This is our submission for the ChemBio AI hackathon conducted by ChemBio AI under Prometeo'24
Report- Report Link
Slides- Slides Link
Build a seq to seq based model which could predict the reaction conditions for the reaction i.e. given reaction smiles as an input it should be able to predict the conditions.
To give an overview of the problem statement, We are given a dataset that contains the organic reaction in smiley format. The conditions on which the prediction is required are Reagent, Solvent, and Catalyst based on the Given Organic reaction
- canonic_rxn: This column contains the canonical representation of chemical reactions using SMILES (Simplified Molecular Input Line Entry System) strings. Each row represents a distinct chemical transformation, capturing the reactants and products involved.
- rxnmapper_aam: This column encodes atom-to-atom mappings (AAM) for the reaction. AAM is a technique used to establish correspondence between atoms in reactants and products, facilitating the tracking of atom transformations during a reaction.
- Reagent: This column details the reagents utilized in the chemical reactions. Reagents are chemical substances introduced into a reaction to initiate or facilitate the transformation.

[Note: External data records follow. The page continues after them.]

===== config.mk =====
export PLATFORM = sky130hd
export DESIGN_NAME = uart_param_fifo
export DESIGN_NICKNAME = d
export VERILOG_FILES = /design/src/rtl/uart_param_fifo.sv
export SDC_FILE = /design/constraint.sdc
export NUM_CORES = 1
export LEC_CHECK = 0
export CAP_MARGIN = 20
export CORE_UTILIZATION = 63
export CTS_BUF_LIST = sky130_fd_sc_hd__clkbuf_4 sky130_fd_sc_hd__clkbuf_8 sky130_fd_sc_hd__clkbuf_16
export DETAILED_ROUTE_END_ITERATION = 7
export HOLD_SLACK_MARGIN = 0.06
export PLACE_DENSITY_LB_ADDON = 0.2
export SLEW_MARGIN = 10
export SYNTH_ARGS = -nofsm -noshare
export SYNTH_HDL_FRONTEND = slang
export SYNTH_SLANG_ARGS = --single-unit

===== constraint.sdc =====
create_clock -name clk -period 4.5 [get_ports clk]
set_input_delay 0.9 -clock clk [delete_from_list [all_inputs] [get_ports clk]]
set_output_delay 0.9 -clock clk [all_outputs]
set_load 0.05 [all_outputs]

- Solvent: The solvents used are listed in the solvent column for each reaction. Reaction conditions are greatly influenced by solvents, which also have an impact on reaction rates and results.

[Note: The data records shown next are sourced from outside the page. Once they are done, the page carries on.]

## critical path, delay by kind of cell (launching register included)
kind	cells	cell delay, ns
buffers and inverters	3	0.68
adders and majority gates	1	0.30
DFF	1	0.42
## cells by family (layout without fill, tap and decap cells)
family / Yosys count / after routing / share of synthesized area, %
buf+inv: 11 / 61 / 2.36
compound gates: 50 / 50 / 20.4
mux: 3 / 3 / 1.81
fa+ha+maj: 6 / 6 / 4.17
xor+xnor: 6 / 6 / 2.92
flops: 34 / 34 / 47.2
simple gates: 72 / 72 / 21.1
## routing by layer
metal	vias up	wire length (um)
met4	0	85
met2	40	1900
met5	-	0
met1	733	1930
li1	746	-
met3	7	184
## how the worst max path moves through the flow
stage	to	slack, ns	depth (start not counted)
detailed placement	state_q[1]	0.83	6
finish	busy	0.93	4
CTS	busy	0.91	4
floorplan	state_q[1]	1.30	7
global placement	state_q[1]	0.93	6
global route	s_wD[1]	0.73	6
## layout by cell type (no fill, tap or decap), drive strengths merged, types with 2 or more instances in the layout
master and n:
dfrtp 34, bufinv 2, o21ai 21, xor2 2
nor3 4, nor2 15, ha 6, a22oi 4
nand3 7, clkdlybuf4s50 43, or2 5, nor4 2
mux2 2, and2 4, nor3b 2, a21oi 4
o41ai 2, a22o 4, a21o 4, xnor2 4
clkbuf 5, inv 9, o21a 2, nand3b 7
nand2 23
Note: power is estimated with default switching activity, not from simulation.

- Catalyst: Substances known as catalysts quicken reactions without changing permanently. Understanding catalysts helps one gain an understanding of the efficiency and mechanism of reactions.
- Yield: The yield column measures the effectiveness of the chemical reactions. Reaction yields are an essential metric for assessing the efficacy of the reaction conditions and measuring the success of the reaction.
For this we used a graph-based seq2seq network. With a graph fused encoder-based encoder and the transformer decoder for the decoder. The input goes for the smiley string and the output comes out as all three different Reagants. Here is an overview of Model Architectures
- Any smiles contains a reaction, so first task is to separate both the reactant and product.
- Each of the product and reactant are parsed through the Graph Encoder which first gets the graph features and then apply an attention encoder to it
- Then A decoder is attached and then the output of both is fused into a single space which is projected through 3 different classes to give our 3 different outputs
- The tokenizing and padding are based on count vectorizer and spacy
- The output comes as a 1d tensor which can be later decoded to be exact outputs
Here is an overview of the architecture and the flow of variables in our architecture.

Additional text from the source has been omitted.